### config.mk
export PLATFORM = sky130hd
export DESIGN_NAME = pipe_scoreboard
export DESIGN_NICKNAME = d
export VERILOG_FILES = /design/src/rtl/pipe_scoreboard.sv
export SDC_FILE = /design/constraint.sdc
export NUM_CORES = 1
export LEC_CHECK = 0
export CORE_MARGIN = 10
export CORE_UTILIZATION = 40
export DETAILED_ROUTE_END_ITERATION = 7
export PLACE_DENSITY = 0.69
export SLEW_MARGIN = 40
export SYNTH_ARGS = -nofsm -noshare
export SYNTH_HDL_FRONTEND = slang
export SYNTH_SLANG_ARGS = --single-unit
export TNS_END_PERCENT = 100
### constraint.sdc
create_clock -name clock -period 2.8 [get_ports clock]
set_clock_uncertainty 0.05 [all_clocks]
set_input_delay 0.56 -clock clock [delete_from_list [all_inputs] [get_ports clock]]
set_output_delay 0.56 -clock clock [all_outputs]
set_load 0.005 [all_outputs]
### src/rtl/pipe_scoreboard.sv
// Hazard-detection and forwarding scoreboard for a MIPS back end of any depth and load latency.
// Optional macro PIPE_SCB_PERF_EN adds stall_cycles/stall_events performance counters.
module pipe_scoreboard #(
   parameter  int RA_W     = 5,
   parameter  int DEPTH    = 4,
   parameter  int LOAD_LAT = 1,
   localparam int FW       = $clog2(DEPTH + 1)
) (
   input  logic            clock,
   input  logic            reset,
   input  logic            id_valid,
   input  logic [RA_W-1:0] id_rs,
   input  logic [RA_W-1:0] id_rt,
   input  logic            id_use_rs,
   input  logic            id_use_rt,
   input  logic [RA_W-1:0] id_rd,
   input  logic            id_reg_write,
   input  logic            id_mem_read,
   input  logic            flush,
   output logic            stall,
   output logic [FW-1:0]   fwd_a,
   output logic [FW-1:0]   fwd_b
`ifdef PIPE_SCB_PERF_EN
   ,
   output logic [31:0]     stall_cycles,
   output logic [31:0]     stall_events
`endif
);

   logic [DEPTH:1]  r_valid;
   logic [DEPTH:1]  r_isLoad;
   logic [RA_W-1:0] r_rd [1:DEPTH];

   logic            w_hazA;
   logic            w_hazB;
   logic [FW-1:0]   w_selA;
   logic [FW-1:0]   w_selB;
   logic            w_stall;
   logic            w_advance;
   logic            w_insert;

   // Scan oldest-to-youngest so the youngest matching producer is the one that sticks;
   // the WB entry is left out because the register file already writes it early.
   function automatic logic [FW:0] scanSrc(input logic [RA_W-1:0] src, input logic useSrc);
      logic          haz;
      logic [FW-1:0] sel;
      int            ready;
      haz   = 1'b0;
      sel   = '0;
      ready = 0;
      for (int j = DEPTH - 1; j >= 1; j--) begin
         if (useSrc && (src != '0) && r_valid[j] && (r_rd[j] == src)) begin
            ready = r_isLoad[j] ? (2 + LOAD_LAT) : 2;
            haz   = (ready > j + 1);
            sel   = (ready > j + 1) ? '0 : FW'(j + 1);
         end
      end
      return {haz, sel};
   endfunction

   always_comb begin
      {w_hazA, w_selA} = scanSrc(id_rs, id_use_rs);
      {w_hazB, w_selB} = scanSrc(id_rt, id_use_rt);
   end

   assign w_stall   = id_valid & ~flush & (w_hazA | w_hazB);
   assign w_advance = id_valid & ~flush & ~w_stall;
   assign w_insert  = w_advance & id_reg_write & (id_rd != '0);
   assign stall     = w_stall;

   // Valid/load flags and forwarding selects; a bubble in EX always selects the register file.
   always_ff @(posedge clock) begin
      if (reset) begin
         r_valid  <= '0;
         r_isLoad <= '0;
         fwd_a    <= '0;
         fwd_b    <= '0;
      end else begin
         for (int i = DEPTH; i >= 2; i--) begin
            r_valid[i]  <= r_valid[i-1];
            r_isLoad[i] <= r_isLoad[i-1];
         end
         r_valid[1]  <= w_insert;
         r_isLoad[1] <= w_insert & id_mem_read;
         fwd_a       <= w_advance ? w_selA : '0;
         fwd_b       <= w_advance ? w_selB : '0;
      end
   end

   // Destination addresses are qualified by r_valid, so they need no reset.
   always_ff @(posedge clock) begin
      for (int i = DEPTH; i >= 2; i--) begin
         r_rd[i] <= r_rd[i-1];
      end
      r_rd[1] <= id_rd;
   end

`ifdef PIPE_SCB_PERF_EN
   logic r_prevStall;

   always_ff @(posedge clock) begin
      if (reset) begin
         stall_cycles <= '0;
         stall_events <= '0;
         r_prevStall  <= 1'b0;
      end else begin
         r_prevStall <= w_stall;
         if (w_stall) begin
            stall_cycles <= stall_cycles + 32'd1;
         end
         if (w_stall && !r_prevStall) begin
            stall_events <= stall_events + 32'd1;
         end
      end
   end
`endif

endmodule
Yosys cells after proc, flatten, opt, wreduce, memory -nomap -nowiden
Memory sizes are Yosys's and may differ from the RTL's.
Index checks and enable logic that the tools add are counted.
{"block": "classes", "n_div": 0, "n_eq_ne": 6, "n_lt_le_gt_ge": 3, "n_mux": 18, "addsub": 0, "mul": 0, "shift": 0, "reduce_logical": 18, "bitwise": 10}
{"operator": "$eq A5 B5 Y1", "count": 6}
{"operator": "$mux W3", "count": 7}
{"operator": "$reduce_bool A5 Y1", "count": 3}
{"operator": "$logic_and A1 B1 Y1", "count": 14}
{"operator": "$mux W1", "count": 9}
{"operator": "$and A1 B1 Y1", "count": 6}
{"operator": "$gt A2 B2 Y1 const B", "count": 2}
{"operator": "$mux W2", "count": 2}
{"operator": "$gt A2 B3 Y1 const B", "count": 1}
{"operator": "$not A1 Y1", "count": 3}
{"operator": "$reduce_or A2 Y1", "count": 1}
{"operator": "$or A1 B1 Y1", "count": 1}
{"block": "totals", "output_inout_bits": 7, "elab_cells": 60, "regBits": 12, "latchBits": 0, "ramBits": 20, "memories": 1, "romBits": 0, "inputBits": 23}
{"name": "r_rd", "words": 4, "width": 5, "rd": 3, "rd_clocked_by_memory_dff": 0, "wr": 4, "line": "32", "rtl": "logic [RA_W-1:0] r_rd [1:DEPTH];"}

Logic depth before layout (Yosys ltp)
{"block": "depth", "word_depth": 14, "ltp_mapped": 5, "depth_no_buf": 5}

Least setup slack after synthesis
Ideal clock, no wire load.
{"block": "synth_timing", "path_type": "in2out", "from": "input id_rt[0]", "to": "output stall", "path_slack_ns": 0.453, "required_time_ns": 2.190, "path_buffers": 0, "t_arrival_ns": 1.737, "cell_stages": 5, "path_cell_list": "or4_1 o21ai_2 nor3_2 o21a_2 and3b_1"}
{"block": "synth_between", "elab_chain_cells": 9, "elab_cells_between_ends": 16, "classes_between": "eq/ne (3); mux (3); bitwise (2); reduce/logical (8)"}
{"element": "from (decl)", "line": "13", "rtl": "input logic [RA_W-1:0] id_rt,"}
{"element": "$reduce_bool A5 Y1", "line": "52", "rtl": "if (useSrc && (src != '0) && r_valid[j] && (r_rd[j] == src)) begin"}
{"element": "$logic_and A1 B1 Y1 (3 in series)", "line": "52"}
{"element": "$mux W1 (2 in series)", "line": "52"}
{"element": "$mux W1 *", "line": "52"}
{"element": "$or A1 B1 Y1 *", "line": "66", "rtl": "assign w_stall = id_valid & ~flush & (w_hazA | w_hazB);"}
{"element": "$and A1 B1 Y1 *", "line": "66"}
{"element": "to (decl)", "line": "20", "rtl": "output logic stall,"}
Mark *: on every way between the ends. The rest lies on a longest branch, timed or not.

Worst setup path in the final report
Ends and elaborated chain as after synthesis.

==> flow_summary.toml <==
[grt]
grt_antenna_before_repair = 0
grt_overflow = 0
grt_max_degree = 14
grtUsageMet2_pct = 18.0
met3_usage_pct = 3.21
grt_use_met1_pct = 10.9
first_global_vias = 964
grt_usage_pct = 10.4
grt-busiest-layer = "met2"
grt_first_pass_wirelength_um = 4320

[layout]
regArea_um2 = 500
nFillCells = 216
nets = 168
drive_gt1_share_pct = 20.1
final_util_pct = 61.5
multi_input_area_um2 = 557
synthToLayoutAreaGrowth_pct = 48.0
n_antenna_cell = 0

[synth]
synth-xor-area-share_pct = 25.5
synth_compound_area_share_pct = 6.68
synth_top_family_by_area = "XOR/XNOR gates"
synth-simple-area-share_pct = 19.2
yosysWarnings = 0
synthMuxAreaShare_pct = 0
synth_top_flop_cell = "dfxtp_1"
mappedNetlistArea_um2 = 1030
syn_nets = 118
synth-adder-area-share_pct = 0
avgSynthCellArea_um2 = 10.8
seq_area_frac_synth_pct = 48.6
ys_seq_elements = 25
synth_cells = 95
synth_async_sr_flop_share_pct = 0
synth_edf_count = 0
ys_types = 20

[critical_path]
crit_family = "simple AND/OR/NAND/NOR gates"
path_class = "in -> out"
cp.required_ns = 2.19
startpoint_type = "input port"
critPathMaxStageDelay_ns = 0.55
crit_buf_inv = 2
crit_arrival_ns = 2.14
cp_max_fo = 2
slowest_stage = "or4_4"
cp-end-kind = "primary output"
crit_chain = "dlygate4sd2_1 -> or4_4 -> o21ai_4 -> nor3_2 -> o21a_2 -> and3b_1 -> clkdlybuf4s15_1"

[power_and_ir_drop]
ir_drop_v = 0.000404
power.leakage_nw = 0.591
p_seq_share_pct = 59.3
swShare_pct = 23.9
clkPwrFrac_pct = 24.1
combPwrFrac_pct = 16.6
intPower_mw = 0.488
switchingPower_mw = 0.153
pwr_density_cell_nw_per_um2 = 421

[hold_path]
hp-class = "reg -> reg"

[drt]
vias_per_cell = 4.86
wl_per_cell_um = 14.8
wirelength_um = 2580
drc = 0
firstDrtPassIters = 2
drtIter0Drc = 21
ant_nets = 0
vias = 845

[floorplan]
die_w_um = 70.7
die_y_um = 70.7
row_count = 18
die-area_um2 = 5000
initial_core_util_pct = 41.6
core_area_um2 = 2480
io_pins = 30

[sta]
fin_crit_sh_pct = 98.2
final-max-slew-violation-count = 0
grt_setup_unrepaired = "false"
finalCriticalPeriod_ns = 2.75
max-slew-margin-rel_pct = 71.4
fmax_mhz = 364
worst_pin_slew_ns = 0.425
finalHoldViolations = 0
setup-violations-final = 0
setup_ws_ns = 0.0509
finalHoldWorstSlack_ns = 0.349

[clocking]
numCtsBuffers = 3
cts_buffer_depth = 2
clock-sinks = 25
cts_max_level = 1
clock_latency_ns = 0.31
ctsHoldBuffers = 0
cts_root_buffer = "clkbuf_4"
cts_tree = "done"
clk_pin_slew_worst_paths_ns = 0.12

[status]
status = "finished, final reports clean"

[place]
hpwlAfterDp_um = 2190
gp_congestion = 0.937
port_buffers = 29
dp_slack_ns = -0.421

[job]
drv_cap = 0
-- stage by stage --
| stage | power [mW] | setup TNS [ns] | instance area, µm² | std cells |
|---|---|---|---|---|
| after CTS | 0.646 | 0 | 1510 | 174 |
| final | 0.642 | 0 | 1520 | 174 |
| after global routing | 0.672 | 0 | 1520 | 174 |
| after global placement | 0.493 | -0.376 | 1470 | 169 |
| after detailed placement | 0.495 | -0.421 | 1470 | 169 |
| after floorplan | 0.429 | 0 | 1030 | 95 |
-- layout by cell type, fill, tap and decap left out --
| cell type | count |
|---|---|
| a211o_1 | 2 |
| and3b_1 | 1 |
| buf_4 | 16 |
| clkbuf_1 | 1 |
| clkbuf_4 | 3 |
| clkdlybuf4s15_1 | 1 |
| clkdlybuf4s50_1 | 19 |
| dfxtp_1 | 25 |
| dlygate4sd2_1 | 8 |
| dlymetal6s2s_1 | 1 |
| nand2_1 | 4 |
| nand3_1 | 2 |
| nand4_1 | 4 |
| nor2_1 | 2 |
| nor2b_1 | 2 |
| nor3_1 | 4 |
| nor3_2 | 4 |
| nor3b_1 | 1 |
| nor4_1 | 4 |
| o21a_2 | 1 |
| o21ai_0 | 1 |
| o21ai_4 | 2 |
| o21ba_1 | 2 |
| or3b_2 | 1 |
| or4_1 | 1 |
| or4_4 | 2 |
| xnor2_1 | 16 |
| xor2_1 | 14 |
-- state kept, by name, indices dropped and copies added (netlist names) --
name      flops
r_rd         15
r_valid       3
r_isLoad      1
fwd_b         3
fwd_a         3
-- area by class of cell --
| type | count | area share (%) |
|---|---|---|
| clock buffer | 4 | 1.72 |
| sequential | 25 | 32.8 |
| tap | 30 | 2.46 |
| multi-input combinational | 70 | 36.5 |
| timing repair buffer | 45 | 26.4 |
-- synthesized netlist by cell type (2+ instances only) --
library cell  count  share of area [%]
nor3_1            5                2.4
xor2_1           14                 12
o21ba_1           2                1.9
a211o_1           2                1.7
xnor2_1          16                 14
nor3_2            3                2.9
nor4_1            4                2.4
nand3_1           2               0.97
nor2_1            2               0.73
nand2_1           4                1.5
o21ai_2           2                1.7
nand4_1           4                2.4
nor2b_1           2                1.2
dfxtp_1          25                 49
or4_1             3                2.2
-- kinds of logic (layout without fill, tap and decap cells) --
group | Yosys count | count (layout)
buffers and inverters | 0 | 49
DFF | 25 | 25
AOI/OAI and AO/OA | 8 | 8
and+or+nand+nor | 32 | 32
xor gates and xnor gates | 30 | 30
-- power groups by stage --
stage | Sequential (mW) | Combinational, mW | Clock, mW
after floorplan | 0.386 | 0.0426 | 0
after global placement | 0.388 | 0.106 | 0
after detailed placement | 0.389 | 0.107 | 0
after CTS | 0.381 | 0.106 | 0.160
after global routing | 0.383 | 0.116 | 0.173
final | 0.381 | 0.107 | 0.155
-- worst reg2reg max path, stage by stage, from the launching register on --
cell and delay [ns]:
dfxtp_1 0.36, xor2_1 0.18, nor4_1 0.36, nand3_1 0.22, o21ba_1 0.21, nor3_1 0.12
-- routing by layer --
layer | share of wire, % | wire length, µm
met5 | 0 | 0
met1 | 42 | 1080
met2 | 49 | 1260
met3 | 6.4 | 165
met4 | 3.2 | 82
-- path summary, 6_finish.rpt --
| check | from | endpoint | slack (ns) | cells past startpoint |
|---|---|---|---|---|
| setup / recovery | id_rt[0] | stall | 0.05 | 7 |
| hold / removal | r_rd[0][13]$_DFF_P_ | r_rd[0][18]$_DFF_P_ | 0.35 | 0 |
| setup reg to reg | r_rd[0][13]$_DFF_P_ | fwd_a[1]$_SDFF_PP0_ | 1.23 | 5 |
| hold reg to reg | r_rd[0][13]$_DFF_P_ | r_rd[0][18]$_DFF_P_ | 0.35 | 0 |
-- repair_timing --
item | CTS | global route
gates resized for setup | 13 | 3
pin swaps | 5 | 3
setup endpoints to repair | 1 | 1
setup buffers | 1 | 0
(Power assumes the default switching activity.)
□ □ □ □
__Problem requirements__. All lines above from the one holding "grt_overflow = 0" to the one holding "cp.required_ns = 2.19", inclusive, are to be copied exactly; no other line is wanted.

__Result__.
grt_overflow = 0
grt_max_degree = 14
grtUsageMet2_pct = 18.0
met3_usage_pct = 3.21
grt_use_met1_pct = 10.9
first_global_vias = 964
grt_usage_pct = 10.4
grt-busiest-layer = "met2"
grt_first_pass_wirelength_um = 4320

[layout]
regArea_um2 = 500
nFillCells = 216
nets = 168
drive_gt1_share_pct = 20.1
final_util_pct = 61.5
multi_input_area_um2 = 557
synthToLayoutAreaGrowth_pct = 48.0
n_antenna_cell = 0

[synth]
synth-xor-area-share_pct = 25.5
synth_compound_area_share_pct = 6.68
synth_top_family_by_area = "XOR/XNOR gates"
synth-simple-area-share_pct = 19.2
yosysWarnings = 0
synthMuxAreaShare_pct = 0
synth_top_flop_cell = "dfxtp_1"
mappedNetlistArea_um2 = 1030
syn_nets = 118
synth-adder-area-share_pct = 0
avgSynthCellArea_um2 = 10.8
seq_area_frac_synth_pct = 48.6
ys_seq_elements = 25
synth_cells = 95
synth_async_sr_flop_share_pct = 0
synth_edf_count = 0
ys_types = 20

[critical_path]
crit_family = "simple AND/OR/NAND/NOR gates"
path_class = "in -> out"
cp.required_ns = 2.19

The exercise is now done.